Bundeskanzlerin Merkel rief Anfang 2017 öffentlich zu einer „nationalen Kraftanstrengung“ zur Abschiebung abgelehnter Asylsuchender auf. Im Mai 2017 beschloss der Bundesrat das Gesetz zur besseren Durchsetzung der Ausreisepflicht. Dem lag die Annahme zugrunde, die Zahl der Ausreisepflichtigen in Deutschland würde infolge vieler Asylablehnungen drastisch ansteigen. In einer 1,8 Mio. Euro teuren Studie hatte die Beratungsfirma McKinsey Ende 2016 prognostiziert, bis Ende 2017 müsse mit „mindestens 485.000“ ausreisepflichtigen Personen gerechnet werden. Auch die Bundesregierung erwartete eine „erhebliche Steigerung der Zahl der Ausreisepflichtigen“.

Doch die Zahl der nach Angaben des Ausländerzentralregisters (AZR) ausreisepflichtigen Personen ist von Mitte 2016 bis Mitte 2017 mit 221.000 bzw. 226.500 Personen nahezu gleich geblieben. Allerdings sind diese Angaben überhöht und fehlerhaft. Auf Anfrage der Linksfraktion räumte die Bundesregierung ein, dass es im AZR viele „unplausible Angaben“ gibt.[1] So werden knapp 10.000 EU-Angehörige zu Unrecht als Ausreisepflichtige geführt, obwohl bei ihnen kein Verlust des Freizügigkeitsrechts festgestellt wurde. Zudem sollen sich fast 50.000 Ausreisepflichtige noch in einem Asylverfahren befinden – was nicht sein kann. Bei über 10.000 Ausreisepflichtigen wurde der Status im AZR zuletzt vor über drei Jahren aktualisiert, bei 6.500 Personen war die Duldung bereits seit mehr als einem Jahr abgelaufen – viele dieser Personen sind womöglich längst nicht mehr in Deutschland.

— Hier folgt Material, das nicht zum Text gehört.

--- config.mk ---
export PLATFORM = sky130hd
export DESIGN_NAME = display_scan_ctrl_flat
export DESIGN_NICKNAME = d
export VERILOG_FILES = /design/src/rtl/display_scan_ctrl_if.sv /design/src/rtl/display_scan_ctrl.sv /design/src/flat_wrapper.sv
export SDC_FILE = /design/constraint.sdc
export NUM_CORES = 1
export LEC_CHECK = 0
export ABC_CLOCK_PERIOD_IN_PS = 2300
export BUFFER_PORTS_ARGS = -buffer_cell sky130_fd_sc_hd__clkbuf_2
export CAP_MARGIN = 5
export CORE_ASPECT_RATIO = 1.75
export CORE_UTILIZATION = 45
export DETAILED_ROUTE_END_ITERATION = 8
export PLACE_DENSITY = 0.74
export REMOVE_ABC_BUFFERS = 1
export SLEW_MARGIN = 20
export SYNTH_ARGS = -nofsm -noshare
export SYNTH_HDL_FRONTEND = slang
export SYNTH_SLANG_ARGS = --single-unit
--- constraint.sdc ---
create_clock -name clk -period 2.3 [get_ports clk]
set_clock_uncertainty 0.05 [all_clocks]
set_input_delay 0.23 -clock clk [delete_from_list [all_inputs] [get_ports clk]]
set_output_delay 0.23 -clock clk [all_outputs]
set_load 0.005 [all_outputs]
--- src/rtl/display_scan_ctrl_if.sv ---
// Bus between the calculator result path and the scan controller.
// The master side supplies values and options; the slave side drives the display pins.
interface display_scan_ctrl_if #(
    parameter int N_DIGITS = 4
);
    logic                    load;
    logic [4*N_DIGITS-1:0]   bcd_in;
    logic [N_DIGITS-1:0]     dp_in;
    logic                    lz_blank;
    logic [3:0]              bcd_out;
    logic [N_DIGITS-1:0]     an;
    logic                    dp;
    logic                    load_ack;
    logic                    frame_tick;

    modport master (
        output load, bcd_in, dp_in, lz_blank,
        input  bcd_out, an, dp, load_ack, frame_tick
    );

    modport slave (
        input  load, bcd_in, dp_in, lz_blank,
        output bcd_out, an, dp, load_ack, frame_tick
    );
endinterface

--- src/rtl/display_scan_ctrl.sv ---
// Time-multiplexed scan controller for an N-digit common-anode 7-segment display.
// Each slot starts with a blanking gap, and new values are committed only at frame boundaries.
module display_scan_ctrl #(
    parameter int N_DIGITS  = 4,
    parameter int PRESCALE  = 50000,
    parameter int BLANK_CYC = 16
) (
    input  logic                clk,
    input  logic                reset,
    display_scan_ctrl_if.slave  bus
);
    localparam int CW = $clog2(PRESCALE);
    localparam int IW = $clog2(N_DIGITS);
    localparam int VW = 4 * N_DIGITS;
    localparam logic [CW-1:0] CNT_MAX  = CW'(PRESCALE - 1);
    localparam logic [CW-1:0] CNT_SHOW = CW'(BLANK_CYC);
    localparam logic [IW-1:0] IDX_MAX  = IW'(N_DIGITS - 1);

    typedef enum logic {BLANK, SHOW} slot_state_t;

    slot_state_t          st, st_n;
    logic [CW-1:0]        cnt, cnt_n;
    logic [IW-1:0]        idx, idx_n;
    logic [VW-1:0]        pend_val, pend_val_n, act_val, act_val_n;
    logic [N_DIGITS-1:0]  pend_dp, pend_dp_n, act_dp, act_dp_n;
    logic                 pend_flag, pend_flag_n;
    logic                 frame_end;
    logic [N_DIGITS-1:0]  zero_run;
    logic [3:0]           digit;

    logic [3:0]           bcd_q, bcd_n;
    logic [N_DIGITS-1:0]  an_q, an_n;
    logic                 dp_q, dp_n, ack_q, ack_n, tick_q, tick_n;

    always_comb begin
        frame_end = (cnt == CNT_MAX) && (idx == IDX_MAX);
        cnt_n     = cnt + CW'(1);
        idx_n     = idx;
        if (cnt == CNT_MAX) begin
            cnt_n = '0;
            idx_n = (idx == IDX_MAX) ? '0 : idx + IW'(1);
        end

        st_n = st;
        case (st)
            BLANK:   if (cnt_n == CNT_SHOW) st_n = SHOW;
            SHOW:    if (cnt == CNT_MAX)    st_n = BLANK;
            default: st_n = BLANK;
        endcase

        pend_val_n  = pend_val;
        pend_dp_n   = pend_dp;
        pend_flag_n = pend_flag;
        act_val_n   = act_val;
        act_dp_n    = act_dp;
        ack_n       = 1'b0;
        // A load landing on the boundary edge bypasses pending and wins over an older pending value.
        if (frame_end) begin
            if (bus.load) begin
                act_val_n = bus.bcd_in;
                act_dp_n  = bus.dp_in;
            end else if (pend_flag) begin
                act_val_n = pend_val;
                act_dp_n  = pend_dp;
            end
            ack_n       = bus.load | pend_flag;
            pend_flag_n = 1'b0;
        end else if (bus.load) begin
            pend_val_n  = bus.bcd_in;
            pend_dp_n   = bus.dp_in;
            pend_flag_n = 1'b1;
        end

        // zero_run[i]: digits i..N_DIGITS-1 of the value about to be shown are all zero.
        zero_run = '0;
        for (int unsigned i = 0; i < N_DIGITS; i++) begin
            zero_run[i] = ((act_val_n >> (4 * i)) == '0);
        end
        digit = 4'(act_val_n >> (4 * idx_n));
        if (bus.lz_blank && (idx_n != '0) && zero_run[idx_n]) digit = 4'hF;

        // Outputs are registered from next-cycle state so they line up with cnt/idx.
        an_n  = '1;
        bcd_n = 4'hF;
        dp_n  = 1'b1;
        if (st_n == SHOW) begin
            an_n[idx_n] = 1'b0;
            bcd_n       = digit;
            dp_n        = ~act_dp_n[idx_n];
        end
        tick_n = (cnt_n == CNT_MAX) && (idx_n == IDX_MAX);
    end

    always_ff @(posedge clk) begin
        if (reset) begin
            st        <= BLANK;
            cnt       <= '0;
            idx       <= '0;
            pend_val  <= '0;
            pend_dp   <= '0;
            pend_flag <= 1'b0;
            act_val   <= '0;
            act_dp    <= '0;
            an_q      <= '1;
            bcd_q     <= 4'hF;
            dp_q      <= 1'b1;
            ack_q     <= 1'b0;
            tick_q    <= 1'b0;
        end else begin
            st        <= st_n;
            cnt       <= cnt_n;
            idx       <= idx_n;
            pend_val  <= pend_val_n;
            pend_dp   <= pend_dp_n;
            pend_flag <= pend_flag_n;
            act_val   <= act_val_n;
            act_dp    <= act_dp_n;
            an_q      <= an_n;
            bcd_q     <= bcd_n;
            dp_q      <= dp_n;
            ack_q     <= ack_n;
            tick_q    <= tick_n;
        end
    end

    assign bus.an         = an_q;
    assign bus.bcd_out    = bcd_q;
    assign bus.dp         = dp_q;
    assign bus.load_ack   = ack_q;
    assign bus.frame_tick = tick_q;
endmodule

--- src/flat_wrapper.sv ---
// flat-port wrapper written by rule: the top's interface ports become plain ports
module display_scan_ctrl_flat 
#(
    parameter int N_DIGITS  = 4,
    parameter int PRESCALE  = 50000,
    parameter int BLANK_CYC = 16
)
  (clk, reset, bus_load, bus_bcd_in, bus_dp_in, bus_lz_blank, bus_bcd_out, bus_an, bus_dp, bus_load_ack, bus_frame_tick);
  display_scan_ctrl_if #(.N_DIGITS(N_DIGITS)) bus_i ();
  input  logic clk;
  input  logic reset;
  input wire logic [$bits(bus_i.load)-1:0] bus_load;
  input wire logic [$bits(bus_i.bcd_in)-1:0] bus_bcd_in;
  input wire logic [$bits(bus_i.dp_in)-1:0] bus_dp_in;
  input wire logic [$bits(bus_i.lz_blank)-1:0] bus_lz_blank;
  output wire logic [$bits(bus_i.bcd_out)-1:0] bus_bcd_out;
  output wire logic [$bits(bus_i.an)-1:0] bus_an;
  output wire logic [$bits(bus_i.dp)-1:0] bus_dp;
  output wire logic [$bits(bus_i.load_ack)-1:0] bus_load_ack;
  output wire logic [$bits(bus_i.frame_tick)-1:0] bus_frame_tick;
  assign bus_i.load = bus_load;
  assign bus_i.bcd_in = bus_bcd_in;
  assign bus_i.dp_in = bus_dp_in;
  assign bus_i.lz_blank = bus_lz_blank;
  assign bus_bcd_out = bus_i.bcd_out;
  assign bus_an = bus_i.an;
  assign bus_dp = bus_i.dp;
  assign bus_load_ack = bus_i.load_ack;
  assign bus_frame_tick = bus_i.frame_tick;
  display_scan_ctrl #(.N_DIGITS(N_DIGITS), .PRESCALE(PRESCALE), .BLANK_CYC(BLANK_CYC)) u_core (.clk(clk), .reset(reset), .bus(bus_i));
endmodule
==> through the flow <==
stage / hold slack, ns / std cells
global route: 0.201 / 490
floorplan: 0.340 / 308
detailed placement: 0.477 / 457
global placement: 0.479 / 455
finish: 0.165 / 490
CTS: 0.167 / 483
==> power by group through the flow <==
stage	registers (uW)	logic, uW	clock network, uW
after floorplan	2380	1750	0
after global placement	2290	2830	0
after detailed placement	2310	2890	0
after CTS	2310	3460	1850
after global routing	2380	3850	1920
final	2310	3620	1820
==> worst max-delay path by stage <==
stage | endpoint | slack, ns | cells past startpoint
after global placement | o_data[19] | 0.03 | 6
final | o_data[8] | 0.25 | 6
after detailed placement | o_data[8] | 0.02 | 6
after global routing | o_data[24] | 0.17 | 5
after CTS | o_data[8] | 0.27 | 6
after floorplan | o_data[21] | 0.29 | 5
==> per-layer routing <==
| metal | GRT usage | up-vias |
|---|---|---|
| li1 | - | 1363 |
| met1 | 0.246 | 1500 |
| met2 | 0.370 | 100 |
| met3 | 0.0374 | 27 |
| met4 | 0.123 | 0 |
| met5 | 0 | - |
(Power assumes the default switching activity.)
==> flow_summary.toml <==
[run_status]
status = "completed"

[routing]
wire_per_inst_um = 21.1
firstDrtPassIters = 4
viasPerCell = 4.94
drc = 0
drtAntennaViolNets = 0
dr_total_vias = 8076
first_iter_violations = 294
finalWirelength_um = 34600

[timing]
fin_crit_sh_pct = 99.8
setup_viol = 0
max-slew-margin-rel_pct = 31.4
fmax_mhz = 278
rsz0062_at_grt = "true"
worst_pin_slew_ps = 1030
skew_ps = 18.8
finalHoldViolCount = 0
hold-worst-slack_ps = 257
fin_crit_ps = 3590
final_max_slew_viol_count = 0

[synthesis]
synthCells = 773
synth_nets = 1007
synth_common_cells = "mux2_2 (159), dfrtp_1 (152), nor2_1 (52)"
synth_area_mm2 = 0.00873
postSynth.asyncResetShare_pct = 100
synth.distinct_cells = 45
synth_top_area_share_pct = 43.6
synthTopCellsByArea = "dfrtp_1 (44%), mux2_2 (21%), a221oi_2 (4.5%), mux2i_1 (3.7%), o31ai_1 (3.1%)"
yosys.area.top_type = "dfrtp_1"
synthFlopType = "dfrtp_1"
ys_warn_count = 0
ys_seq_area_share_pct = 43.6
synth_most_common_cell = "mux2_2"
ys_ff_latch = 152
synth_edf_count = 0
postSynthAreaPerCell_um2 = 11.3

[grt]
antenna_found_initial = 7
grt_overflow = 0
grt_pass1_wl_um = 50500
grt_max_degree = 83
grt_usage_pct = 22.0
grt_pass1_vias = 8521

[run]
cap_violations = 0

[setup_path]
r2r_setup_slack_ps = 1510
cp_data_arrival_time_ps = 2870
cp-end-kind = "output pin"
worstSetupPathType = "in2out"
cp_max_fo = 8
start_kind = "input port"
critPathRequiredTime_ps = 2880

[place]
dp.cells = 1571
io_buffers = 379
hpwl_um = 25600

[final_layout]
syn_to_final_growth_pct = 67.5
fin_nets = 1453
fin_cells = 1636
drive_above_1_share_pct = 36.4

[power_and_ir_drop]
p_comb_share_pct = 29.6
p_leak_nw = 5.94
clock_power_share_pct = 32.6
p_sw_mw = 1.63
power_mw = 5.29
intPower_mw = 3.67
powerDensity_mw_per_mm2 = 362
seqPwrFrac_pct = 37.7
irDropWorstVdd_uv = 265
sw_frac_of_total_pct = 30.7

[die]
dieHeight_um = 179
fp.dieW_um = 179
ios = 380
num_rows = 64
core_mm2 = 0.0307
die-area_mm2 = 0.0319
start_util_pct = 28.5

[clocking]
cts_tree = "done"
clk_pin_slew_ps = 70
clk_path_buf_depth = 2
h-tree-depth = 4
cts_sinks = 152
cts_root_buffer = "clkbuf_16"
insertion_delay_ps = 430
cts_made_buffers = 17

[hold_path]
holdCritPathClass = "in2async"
**config.mk**
```make
export PLATFORM = sky130hd
export DESIGN_NAME = linear_layer_fifo_srl_fwft
export DESIGN_NICKNAME = d
export VERILOG_FILES = /design/src/rtl/linear_layer_fifo_srl_fwft.sv
export SDC_FILE = /design/constraint.sdc
export NUM_CORES = 1
export LEC_CHECK = 0
export CORE_ASPECT_RATIO = 1.5
export CORE_MARGIN = 5
export CORE_UTILIZATION = 58
export CTS_CLUSTER_SIZE = 25
export DETAILED_ROUTE_END_ITERATION = 6
export GPL_ROUTABILITY_DRIVEN = 0
export PLACE_DENSITY = 0.82
export REMOVE_ABC_BUFFERS = 1
export SLEW_MARGIN = 0
export SYNTH_ARGS = -nofsm -noshare
export SYNTH_HDL_FRONTEND = slang
export SYNTH_SLANG_ARGS = --single-unit
```
**constraint.sdc**
```tcl
create_clock -name clk -period 67 [get_ports clk]
set_input_delay 6.7 -clock clk [delete_from_list [all_inputs] [get_ports clk]]
set_output_delay 6.7 -clock clk [all_outputs]
set_load 0.05 [all_outputs]
```
`src/rtl/instr_fetch_pkg.sv`:
```
// -----------------------------------------------------------------------------
// instr_fetch_pkg
// Shared types for the instruction fetch stage.
//   ProgramCounter : PC_W-bit word address (wraps modulo 2**PC_W)
//   Instruction    : 32-bit instruction word
//   fetch_state_t  : fetch control states IDLE / FETCH / HALT
// Optional feature macro used by this slice: FETCH_PERF_EN (performance counters).
// -----------------------------------------------------------------------------
package instr_fetch_pkg;

  localparam int PC_W   = 8;
  localparam int PERF_W = 16;

  typedef logic [PC_W-1:0] ProgramCounter;
  typedef logic [31:0]     Instruction;

  typedef enum logic [1:0] {
    IDLE  = 2'd0,
    FETCH = 2'd1,
    HALT  = 2'd2
  } fetch_state_t;

endpackage : instr_fetch_pkg

```
`src/rtl/fetch_perf_ctr.sv`:
```
// -----------------------------------------------------------------------------
// fetch_perf_ctr
// Saturating event counter used by the fetch stage statistics
// (only instantiated when FETCH_PERF_EN is defined).
// Ports:
//   clk    in  clock
//   rst_n  in  asynchronous active-low reset (clears the count)
//   clr    in  synchronous clear, takes priority over inc
//   inc    in  count one event this cycle
//   count  out current count, sticks at all-ones
// -----------------------------------------------------------------------------
module fetch_perf_ctr
  import instr_fetch_pkg::*;
(
  input  logic              clk,
  input  logic              rst_n,
  input  logic              clr,
  input  logic              inc,
  output logic [PERF_W-1:0] count
);

  logic [PERF_W-1:0] count_reg;

  always_ff @(posedge clk or negedge rst_n) begin
    if (!rst_n) begin
      count_reg <= '0;
    end else if (clr) begin
      count_reg <= '0;
    end else if (inc && (count_reg != {PERF_W{1'b1}})) begin
      count_reg <= count_reg + {{(PERF_W-1){1'b0}}, 1'b1};
    end
  end

  assign count = count_reg;

endmodule : fetch_perf_ctr

```
`src/rtl/instr_fetch.sv`:
```
// -----------------------------------------------------------------------------
// instr_fetch
// Fetch stage in front of a combinational instruction ROM. Owns the PC,
// presents {instruction, PC} to decode through a registered valid/ready
// output, and handles redirects from execute, decode backpressure, start
// and halt.
// Parameters:
//   IW        ROM index width (ROM holds 2**IW words, upper address bits alias)
//   RESET_PC  PC used after reset and on every start
// Ports:
//   clk, rst_n            clock, asynchronous active-low reset
//   start                 pulse: leave IDLE/HALT and fetch from RESET_PC
//   rom_addr / rom_instr  ROM word address (= pc) and same-cycle ROM data
//   out_valid/out_ready   output handshake towards decode
//   out_instr / out_pc    fetched instruction and its PC
//   redir_valid/_target   redirect request from execute (highest priority)
//   halt / halted         stop request from decode / HALT state indicator
// Optional macro FETCH_PERF_EN adds:
//   perf_fetch_cnt        accepted handshakes (saturating)
//   perf_stall_cnt        cycles with out_valid && !out_ready (saturating)
// -----------------------------------------------------------------------------
module instr_fetch
  import instr_fetch_pkg::*;
#(
  parameter int            IW       = 4,
  parameter ProgramCounter RESET_PC = '0
) (
  input  logic              clk,
  input  logic              rst_n,
  input  logic              start,
  output ProgramCounter     rom_addr,
  input  Instruction        rom_instr,
  output logic              out_valid,
  input  logic              out_ready,
  output Instruction        out_instr,
  output ProgramCounter     out_pc,
  input  logic              redir_valid,
  input  ProgramCounter     redir_target,
  input  logic              halt,
`ifdef FETCH_PERF_EN
  output logic [PERF_W-1:0] perf_fetch_cnt,
  output logic [PERF_W-1:0] perf_stall_cnt,
`endif
  output logic              halted
);

  // The ROM decodes only rom_addr[IW-1:0]; a wider index than the PC makes
  // no sense.
  generate
    if (IW < 1 || IW > PC_W) begin : g_iw_range_check
      $error("instr_fetch: IW must lie in 1..PC_W");
    end
  endgenerate

  fetch_state_t  state_reg;
  ProgramCounter pc_reg;
  logic          out_valid_reg;
  Instruction    out_instr_reg;
  ProgramCounter out_pc_reg;
  logic          halted_reg;

  // The output register can take a new word when it is empty or being drained.
  logic load_slot;
  assign load_slot = !out_valid_reg || out_ready;

  always_ff @(posedge clk or negedge rst_n) begin
    if (!rst_n) begin
      state_reg     <= IDLE;
      pc_reg        <= RESET_PC;
      out_valid_reg <= 1'b0;
      out_instr_reg <= '0;
      out_pc_reg    <= '0;
      halted_reg    <= 1'b0;
    end else begin
      case (state_reg)
        IDLE: begin
          if (start) begin
            state_reg <= FETCH;
            pc_reg    <= RESET_PC;
          end
        end

        FETCH: begin
          if (redir_valid) begin
            // Redirect flushes whatever decode has not yet taken, even if
            // out_ready is high this cycle; the target is fetched next cycle.
            pc_reg        <= redir_target;
            out_valid_reg <= 1'b0;
          end else if (halt) begin
            state_reg     <= HALT;
            out_valid_reg <= 1'b0;
            halted_reg    <= 1'b1;
          end else if (load_slot) begin
            out_instr_reg <= rom_instr;
            out_pc_reg    <= pc_reg;
            out_valid_reg <= 1'b1;
            pc_reg        <= pc_reg + ProgramCounter'(1);
          end
        end

        HALT: begin
          if (start) begin
            state_reg  <= FETCH;
            pc_reg     <= RESET_PC;
            halted_reg <= 1'b0;
          end
        end

        default: begin
          state_reg     <= IDLE;
          out_valid_reg <= 1'b0;
          halted_reg    <= 1'b0;
        end
      endcase
    end
  end

  assign rom_addr  = pc_reg;
  assign out_valid = out_valid_reg;
  assign out_instr = out_instr_reg;
  assign out_pc    = out_pc_reg;
  assign halted    = halted_reg;

`ifdef FETCH_PERF_EN
  // Counters restart whenever a start actually launches a new run.
  logic              perf_clr;
  logic [1:0]        perf_inc;
  logic [PERF_W-1:0] perf_cnt [2];

  assign perf_clr    = start && (state_reg != FETCH);
  assign perf_inc[0] = out_valid_reg && out_ready;
  assign perf_inc[1] = out_valid_reg && !out_ready;

  generate
    for (genvar gi = 0; gi < 2; gi++) begin : g_perf
      fetch_perf_ctr u_ctr (
        .clk   (clk),
        .rst_n (rst_n),
        .clr   (perf_clr),
        .inc   (perf_inc[gi]),
        .count (perf_cnt[gi])
      );
    end
  endgenerate

  assign perf_fetch_cnt = perf_cnt[0];
  assign perf_stall_cnt = perf_cnt[1];
`endif

endmodule : instr_fetch

```
`config.mk`:
```
export PLATFORM = sky130hd
export DESIGN_NAME = instr_fetch
export DESIGN_NICKNAME = d
export VERILOG_FILES = /design/src/rtl/instr_fetch_pkg.sv /design/src/rtl/fetch_perf_ctr.sv /design/src/rtl/instr_fetch.sv
export SDC_FILE = /design/constraint.sdc
export NUM_CORES = 1
export LEC_CHECK = 0
export CAP_MARGIN = 25
export CORE_UTILIZATION = 42
export CTS_CLUSTER_DIAMETER = 120
export DETAILED_ROUTE_END_ITERATION = 8
export PLACE_DENSITY = 0.79
export SLEW_MARGIN = 5
export SYNTH_ARGS = -nofsm -noshare
export SYNTH_HDL_FRONTEND = slang
export SYNTH_SLANG_ARGS = --single-unit
```
`constraint.sdc`:
```
create_clock -name clk -period 2.2 [get_ports clk]
set_input_delay 0.44 -clock clk [delete_from_list [all_inputs] [get_ports clk]]
set_output_delay 0.44 -clock clk [all_outputs]
set_load 0.02 [all_outputs]
```
# ---- After elaboration in Yosys (flattened, before gate mapping)
# Cells that the tools add are included.
dict set report word_totals {
  ff_bits 52
  inputBits 46
  output_inout_bits 50
  elab_cells 47
}
dict set report classes {
  add_sub_neg 1
  eq_ne 9
  muxes 17
  bitwise 4
  n_reduce_logical 10
}
# cell count
set op_table {}
lappend op_table {{2-to-1 mux 8 bit} 4}
lappend op_table {{one-hot mux 8 bit (2 select lines)} 1}
lappend op_table {{AND reduction 4 bit} 3}
lappend op_table {{adder 8 x 1 -> 8 bit, second input constant} 1}
lappend op_table {{2-to-1 mux 1 bit} 6}
lappend op_table {{2-to-1 mux 2 bit} 3}
lappend op_table {{!= test 2 bit, second input constant} 3}
lappend op_table {{!= test 3 bit, second input constant} 2}
lappend op_table {{!= test 4 bit, second input constant} 1}
lappend op_table {{inverter 1 bit} 4}
lappend op_table {{one-hot mux 2 bit (2 select lines)} 1}
lappend op_table {{one-hot mux 1 bit (3 select lines)} 1}
lappend op_table {{AND reduction 3 bit} 1}
lappend op_table {{== test 2 x 1 -> 1 bit, second input constant} 1}
lappend op_table {{== test 2 bit, second input constant} 1}
lappend op_table {{zero test 2 bit} 1}
lappend op_table {{!= test 2 x 1 -> 1 bit, second input constant} 1}
lappend op_table {{one-hot mux 1 bit (2 select lines)} 1}
lappend op_table {{AND reduction 2 bit} 1}
lappend op_table {{nonzero test 2 bit} 1}
lappend op_table {{OR reduction 2 bit} 1}
lappend op_table {{zero test 1 bit} 1}
lappend op_table {{logical OR 1 bit} 1}

# ---- Longest topological paths before layout
dict set report depth {
  word_depth 6
  depth_mapped 6
  mapped_depth_nobuf 5
}

# ---- Least setup slack after synthesis
# No wires, ideal clock.
dict set report synth_timing {
  path_type {input to register}
  from {input port redir_valid}
  to {register out_instr_reg[17] (netlist: out_instr[17])}
  setup_ns 0.117
  arrival_time_ns 1.501
  required_ns 2.083
  setup_slack_ns 0.583
  cell_stages 6
  path_buffers 2
  path_cell_list {or4b_4 -> nand2b_4 -> buf_6 -> clkbuf_8 -> nand2_1 -> nand2_1}
}
dict set report synth_between {
  elab_chain_len 2
}
# element line_no
set synth_rtl {}
lappend synth_rtl {{start, declared} instr_fetch.sv:37} ;# input logic redir_valid,
lappend synth_rtl {{inverter 1 bit (no source line)} -}
lappend synth_rtl {{AND reduction 4 bit (no source line)} -}
lappend synth_rtl {{end signal, assigned} instr_fetch.sv:94} ;# out_instr_reg <= rom_instr;
lappend synth_rtl {{end, declared} instr_fetch.sv:58} ;# Instruction out_instr_reg;
# No other way between the ends.
# A chain may end at the register's enable or synchronous reset.

# ---- Worst setup path in the final report
dict set report layout_timing {
  from {register pc_reg[5] (netlist: rom_addr[5])}
  to {output port rom_addr[5]}
}
# element line_no
set layout_rtl {}
lappend layout_rtl {{start, declared} instr_fetch.sv:56} ;# ProgramCounter pc_reg;
lappend layout_rtl {{start signal, assigned} instr_fetch.sv:87} ;# pc_reg <= redir_target;
lappend layout_rtl {{start signal, assigned} instr_fetch.sv:97} ;# pc_reg <= pc_reg + ProgramCounter'(1);
lappend layout_rtl {{end, declared} instr_fetch.sv:31} ;# output ProgramCounter rom_addr,
# No word-level cell between the ends.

Die falschen Angaben im AZR resultieren im Wesentlichen aus nicht aktualisierten oder fehlerhaften Eingaben der Ausländerbehörden bzw. des Bundesamts für Migration und Flüchtlinge. Zugleich führen nicht registrierte Ausreisen zu einer statistischen Überhöhung der Zahl der Ausreisepflichtigen. Die Bundesregierung kann nicht beziffern, in wie vielen Fällen Zweifel an der im AZR vermerkten Ausreisepflicht bestehen. Mehr als 70 Prozent der Ausreisepflichtigen haben eine Duldung, bei mehr als der Hälfte ist jedoch nicht bekannt, aus welchem Grunde diese erteilt wurde. Viele Geduldete dürfen trotz formeller Ausreisepflicht nicht abgeschoben werden – diese Zahl aber wird im AZR nicht erfasst.